Rafael Azcona

27 03 2008

Un verdugo, en conversación informal, justifica el desempeño de su oficio arguyendo que es una labor social, que alguien debe acabar con el mal social que supone el crimen y que, al mismo tiempo, alguien debe finiquitar con eficacia los sufrimientos del reo. Al preguntar a su interlocutor, a la sazón un simple empleado de funeraria, lo que piensa sobre el asunto, aquél contesta: “Hombre, yo lo que pienso es que la gente debe morir en su cama. Como todo el mundo”.

El autor de este sencillo y genial diálogo, en plena dictadura y con la pena de muerte tristemente de moda, falleció entre el domingo y el lunes. Se llamaba Rafael Azcona y era, sin lugar a dudas, un genio. Creó las peripecias de un transportista perdido en el laberinto de circunstancias que rodeaban en cierta navidad la campaña “Siente a un pobre en su mesa”; nos llevó a las preocupaciones de un joven que decidió casarse con una anciana para conseguir en heredad un piso y vio, tras la boda, como la salud de ella se fortalecía; nos mostró a un anciano Pepe Isbert que estaba empeñado en tener un cochecito. Sus personajes hablaban como habla la gente en la calle, con normalidad y hasta vulgaridad. Las cosas que decían eran las cosas que dicen los filósofos, los psicólogos y los sociólogos sin que, normalmente, nadie les comprenda.

En una época de grises y blanco y negro, Azcona lograba burlar con su humor inteligente las garras de la censura y mostrar las diferencias de clase, las contradicciones internas de un sistema absurdo como absurda es toda dictadura y toda legitimación del poder oligárquico que ha dominado el plano político en la historia de España en el siglo XX. La España de los curas, del señorito, de la señora marquesa, de la autoridad, pero también la del nuevo rico, la del burócrata, la del tiburón financiero, fue el blanco de su mordazidad implacable.

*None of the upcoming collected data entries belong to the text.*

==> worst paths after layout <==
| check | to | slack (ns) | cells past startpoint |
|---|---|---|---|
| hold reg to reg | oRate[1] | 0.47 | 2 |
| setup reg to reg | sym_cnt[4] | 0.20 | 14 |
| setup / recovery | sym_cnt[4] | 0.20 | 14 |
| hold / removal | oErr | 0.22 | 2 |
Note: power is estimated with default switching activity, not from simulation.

En tiempos de dictadura, pero también en tiempos de ese hipogrifo que se llamó “Transición”, Azcona representó la lucidez que constata los absurdos, la inteligencia que antepone la fuerza de la razón a la razón de la fuerza, la mirada a los seres humildes que los sistemas trituran.

El más grande de los guionistas españoles ha fallecido y ahora sólo nos queda recordar y volver a ver aquellas películas y asombrarnos de cómo siguen vigentes aquellas historias, porque hoy, como siempre, la legitimación ficticia del poder y el enmascaramiento de las contradicciones de clase siguen estando ahí y la inteligencia y el humor son, en ocasiones, las únicas armas con las que pueden ser desenmascaradas.